Source data below:

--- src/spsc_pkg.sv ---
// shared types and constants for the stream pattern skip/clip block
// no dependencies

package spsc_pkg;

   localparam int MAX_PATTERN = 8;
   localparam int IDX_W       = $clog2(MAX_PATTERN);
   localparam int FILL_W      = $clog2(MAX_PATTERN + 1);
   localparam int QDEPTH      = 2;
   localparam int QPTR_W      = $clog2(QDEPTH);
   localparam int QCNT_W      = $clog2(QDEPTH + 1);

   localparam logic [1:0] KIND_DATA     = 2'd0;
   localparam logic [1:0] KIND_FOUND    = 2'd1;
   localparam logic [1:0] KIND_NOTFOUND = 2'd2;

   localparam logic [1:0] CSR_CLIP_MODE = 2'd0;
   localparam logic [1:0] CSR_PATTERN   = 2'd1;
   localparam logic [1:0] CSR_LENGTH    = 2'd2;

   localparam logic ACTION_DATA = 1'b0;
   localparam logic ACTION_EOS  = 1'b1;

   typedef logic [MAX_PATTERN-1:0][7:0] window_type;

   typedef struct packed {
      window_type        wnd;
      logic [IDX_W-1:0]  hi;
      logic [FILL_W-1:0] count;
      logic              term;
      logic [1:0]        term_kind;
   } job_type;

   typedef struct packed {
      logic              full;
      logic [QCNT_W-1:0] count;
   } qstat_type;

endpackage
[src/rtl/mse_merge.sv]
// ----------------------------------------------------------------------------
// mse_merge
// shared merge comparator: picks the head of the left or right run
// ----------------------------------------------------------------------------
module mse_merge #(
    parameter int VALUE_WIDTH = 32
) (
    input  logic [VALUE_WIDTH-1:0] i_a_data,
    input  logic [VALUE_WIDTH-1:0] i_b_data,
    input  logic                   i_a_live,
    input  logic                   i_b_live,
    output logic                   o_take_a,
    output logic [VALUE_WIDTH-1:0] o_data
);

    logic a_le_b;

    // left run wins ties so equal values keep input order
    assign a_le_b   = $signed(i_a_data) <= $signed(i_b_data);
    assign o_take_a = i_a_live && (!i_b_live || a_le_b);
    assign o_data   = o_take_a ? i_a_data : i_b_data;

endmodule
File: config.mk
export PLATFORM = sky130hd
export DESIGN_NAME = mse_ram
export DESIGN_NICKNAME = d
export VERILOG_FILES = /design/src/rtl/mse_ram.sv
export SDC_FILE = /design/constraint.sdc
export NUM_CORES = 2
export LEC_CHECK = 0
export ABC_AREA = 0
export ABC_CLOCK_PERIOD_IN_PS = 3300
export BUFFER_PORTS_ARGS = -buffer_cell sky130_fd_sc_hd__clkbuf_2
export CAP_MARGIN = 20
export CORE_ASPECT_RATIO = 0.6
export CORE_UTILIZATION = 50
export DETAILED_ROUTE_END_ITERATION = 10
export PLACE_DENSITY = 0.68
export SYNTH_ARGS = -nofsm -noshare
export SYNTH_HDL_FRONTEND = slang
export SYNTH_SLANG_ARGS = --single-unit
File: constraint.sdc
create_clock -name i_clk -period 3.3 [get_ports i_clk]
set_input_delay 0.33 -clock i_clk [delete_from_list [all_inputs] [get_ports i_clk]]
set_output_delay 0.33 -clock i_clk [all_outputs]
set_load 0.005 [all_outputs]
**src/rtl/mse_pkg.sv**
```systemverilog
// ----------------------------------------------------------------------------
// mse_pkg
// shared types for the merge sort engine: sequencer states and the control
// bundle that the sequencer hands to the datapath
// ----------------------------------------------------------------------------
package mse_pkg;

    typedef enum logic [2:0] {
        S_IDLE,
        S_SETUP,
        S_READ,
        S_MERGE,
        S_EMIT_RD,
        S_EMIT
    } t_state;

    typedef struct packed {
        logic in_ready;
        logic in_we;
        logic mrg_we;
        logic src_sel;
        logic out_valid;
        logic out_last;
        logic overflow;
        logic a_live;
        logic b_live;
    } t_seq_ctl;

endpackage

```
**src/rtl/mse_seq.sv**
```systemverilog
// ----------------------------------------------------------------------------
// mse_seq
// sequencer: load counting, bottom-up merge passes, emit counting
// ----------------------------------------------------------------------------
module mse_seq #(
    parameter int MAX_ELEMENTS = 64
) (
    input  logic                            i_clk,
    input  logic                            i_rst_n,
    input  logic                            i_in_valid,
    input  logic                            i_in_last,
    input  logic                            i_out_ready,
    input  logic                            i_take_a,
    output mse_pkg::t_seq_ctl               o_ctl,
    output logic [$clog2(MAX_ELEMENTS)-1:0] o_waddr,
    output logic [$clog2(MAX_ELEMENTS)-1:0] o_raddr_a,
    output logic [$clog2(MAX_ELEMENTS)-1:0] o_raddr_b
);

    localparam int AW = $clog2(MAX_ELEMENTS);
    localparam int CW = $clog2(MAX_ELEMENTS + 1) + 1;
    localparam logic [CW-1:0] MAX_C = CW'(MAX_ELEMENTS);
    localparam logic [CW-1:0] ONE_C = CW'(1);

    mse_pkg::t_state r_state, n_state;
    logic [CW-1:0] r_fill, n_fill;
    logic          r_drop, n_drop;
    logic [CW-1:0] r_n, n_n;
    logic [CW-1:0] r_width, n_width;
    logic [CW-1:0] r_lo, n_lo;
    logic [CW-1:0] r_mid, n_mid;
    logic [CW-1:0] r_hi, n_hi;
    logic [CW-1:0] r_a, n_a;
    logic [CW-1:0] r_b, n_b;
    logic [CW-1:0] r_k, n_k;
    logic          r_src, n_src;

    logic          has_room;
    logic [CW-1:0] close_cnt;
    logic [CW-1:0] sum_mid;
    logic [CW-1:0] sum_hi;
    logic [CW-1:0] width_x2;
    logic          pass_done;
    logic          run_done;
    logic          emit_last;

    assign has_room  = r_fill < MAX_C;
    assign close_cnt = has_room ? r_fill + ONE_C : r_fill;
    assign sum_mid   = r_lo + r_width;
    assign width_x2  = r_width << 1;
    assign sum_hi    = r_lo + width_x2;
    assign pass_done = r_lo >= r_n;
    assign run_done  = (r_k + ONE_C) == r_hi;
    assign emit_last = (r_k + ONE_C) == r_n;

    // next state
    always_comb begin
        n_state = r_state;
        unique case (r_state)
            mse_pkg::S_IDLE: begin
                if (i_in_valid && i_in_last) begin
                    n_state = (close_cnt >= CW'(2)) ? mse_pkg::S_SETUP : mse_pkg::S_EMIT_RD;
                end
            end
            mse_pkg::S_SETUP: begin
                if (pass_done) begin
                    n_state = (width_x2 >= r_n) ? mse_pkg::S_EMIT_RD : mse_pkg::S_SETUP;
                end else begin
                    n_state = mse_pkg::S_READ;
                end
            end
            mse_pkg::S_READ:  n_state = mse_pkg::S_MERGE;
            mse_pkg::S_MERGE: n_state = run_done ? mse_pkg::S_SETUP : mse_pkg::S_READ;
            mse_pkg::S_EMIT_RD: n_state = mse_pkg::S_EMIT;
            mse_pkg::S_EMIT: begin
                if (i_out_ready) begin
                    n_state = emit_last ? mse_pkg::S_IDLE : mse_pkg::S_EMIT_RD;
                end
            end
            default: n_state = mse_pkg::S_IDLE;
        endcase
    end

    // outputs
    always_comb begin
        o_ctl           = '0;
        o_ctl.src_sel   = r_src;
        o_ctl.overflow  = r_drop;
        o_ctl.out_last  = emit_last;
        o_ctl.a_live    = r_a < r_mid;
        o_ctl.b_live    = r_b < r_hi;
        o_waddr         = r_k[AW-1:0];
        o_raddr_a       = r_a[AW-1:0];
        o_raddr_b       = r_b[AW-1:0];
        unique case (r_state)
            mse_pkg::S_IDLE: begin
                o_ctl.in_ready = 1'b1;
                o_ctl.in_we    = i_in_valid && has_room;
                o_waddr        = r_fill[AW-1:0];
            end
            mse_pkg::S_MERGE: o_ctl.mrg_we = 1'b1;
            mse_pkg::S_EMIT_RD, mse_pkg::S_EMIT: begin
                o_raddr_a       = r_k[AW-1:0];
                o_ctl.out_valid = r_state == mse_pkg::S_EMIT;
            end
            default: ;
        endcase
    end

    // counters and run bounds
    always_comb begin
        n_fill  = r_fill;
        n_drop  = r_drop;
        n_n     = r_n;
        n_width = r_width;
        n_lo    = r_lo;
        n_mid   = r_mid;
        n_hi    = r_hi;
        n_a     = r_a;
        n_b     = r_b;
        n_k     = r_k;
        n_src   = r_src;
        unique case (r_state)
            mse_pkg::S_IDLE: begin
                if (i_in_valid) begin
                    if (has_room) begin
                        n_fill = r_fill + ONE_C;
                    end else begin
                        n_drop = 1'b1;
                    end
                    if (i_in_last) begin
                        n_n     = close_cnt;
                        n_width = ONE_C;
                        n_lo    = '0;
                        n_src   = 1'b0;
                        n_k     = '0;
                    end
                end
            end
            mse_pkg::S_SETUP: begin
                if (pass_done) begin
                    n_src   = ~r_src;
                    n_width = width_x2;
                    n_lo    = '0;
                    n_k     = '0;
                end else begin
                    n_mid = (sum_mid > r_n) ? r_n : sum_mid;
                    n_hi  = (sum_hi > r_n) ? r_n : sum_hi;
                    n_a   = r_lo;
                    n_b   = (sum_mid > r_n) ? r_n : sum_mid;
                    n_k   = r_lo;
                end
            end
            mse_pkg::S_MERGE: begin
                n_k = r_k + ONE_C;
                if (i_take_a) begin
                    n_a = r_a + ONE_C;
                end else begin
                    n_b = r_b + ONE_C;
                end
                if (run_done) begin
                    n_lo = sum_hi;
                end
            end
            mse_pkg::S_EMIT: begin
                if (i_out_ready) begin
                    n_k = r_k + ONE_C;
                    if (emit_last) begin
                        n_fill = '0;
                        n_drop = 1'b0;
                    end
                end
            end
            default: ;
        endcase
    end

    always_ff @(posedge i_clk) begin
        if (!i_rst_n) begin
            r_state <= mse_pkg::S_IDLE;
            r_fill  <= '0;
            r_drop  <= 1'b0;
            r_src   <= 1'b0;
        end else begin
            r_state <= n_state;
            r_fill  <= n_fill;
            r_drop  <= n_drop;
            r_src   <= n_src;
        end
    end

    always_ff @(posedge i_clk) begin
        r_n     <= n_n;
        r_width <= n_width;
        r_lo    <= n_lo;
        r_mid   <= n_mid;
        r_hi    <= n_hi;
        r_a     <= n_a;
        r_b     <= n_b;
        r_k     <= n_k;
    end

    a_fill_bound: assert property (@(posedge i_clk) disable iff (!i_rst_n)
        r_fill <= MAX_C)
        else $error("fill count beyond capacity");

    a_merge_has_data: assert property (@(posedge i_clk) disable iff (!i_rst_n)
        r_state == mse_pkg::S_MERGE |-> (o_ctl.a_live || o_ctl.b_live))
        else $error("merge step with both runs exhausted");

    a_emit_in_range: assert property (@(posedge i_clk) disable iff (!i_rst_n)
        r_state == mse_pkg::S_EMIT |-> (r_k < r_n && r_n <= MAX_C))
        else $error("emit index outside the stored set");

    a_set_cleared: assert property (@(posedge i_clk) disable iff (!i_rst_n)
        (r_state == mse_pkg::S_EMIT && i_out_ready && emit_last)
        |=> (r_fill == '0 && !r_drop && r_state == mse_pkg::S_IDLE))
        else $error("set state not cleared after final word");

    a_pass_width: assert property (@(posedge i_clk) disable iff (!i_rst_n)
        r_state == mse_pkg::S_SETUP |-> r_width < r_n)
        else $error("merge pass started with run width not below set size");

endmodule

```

End of Source data.

**Task brief**
The output must consist solely of the lines from the first line of the records through the line containing "localparam logic ACTION_DATA = 1'b0;", reproduced exactly.

**Answer section**
--- src/spsc_pkg.sv ---
// shared types and constants for the stream pattern skip/clip block
// no dependencies

package spsc_pkg;

   localparam int MAX_PATTERN = 8;
   localparam int IDX_W       = $clog2(MAX_PATTERN);
   localparam int FILL_W      = $clog2(MAX_PATTERN + 1);
   localparam int QDEPTH      = 2;
   localparam int QPTR_W      = $clog2(QDEPTH);
   localparam int QCNT_W      = $clog2(QDEPTH + 1);

   localparam logic [1:0] KIND_DATA     = 2'd0;
   localparam logic [1:0] KIND_FOUND    = 2'd1;
   localparam logic [1:0] KIND_NOTFOUND = 2'd2;

   localparam logic [1:0] CSR_CLIP_MODE = 2'd0;
   localparam logic [1:0] CSR_PATTERN   = 2'd1;
   localparam logic [1:0] CSR_LENGTH    = 2'd2;

   localparam logic ACTION_DATA = 1'b0;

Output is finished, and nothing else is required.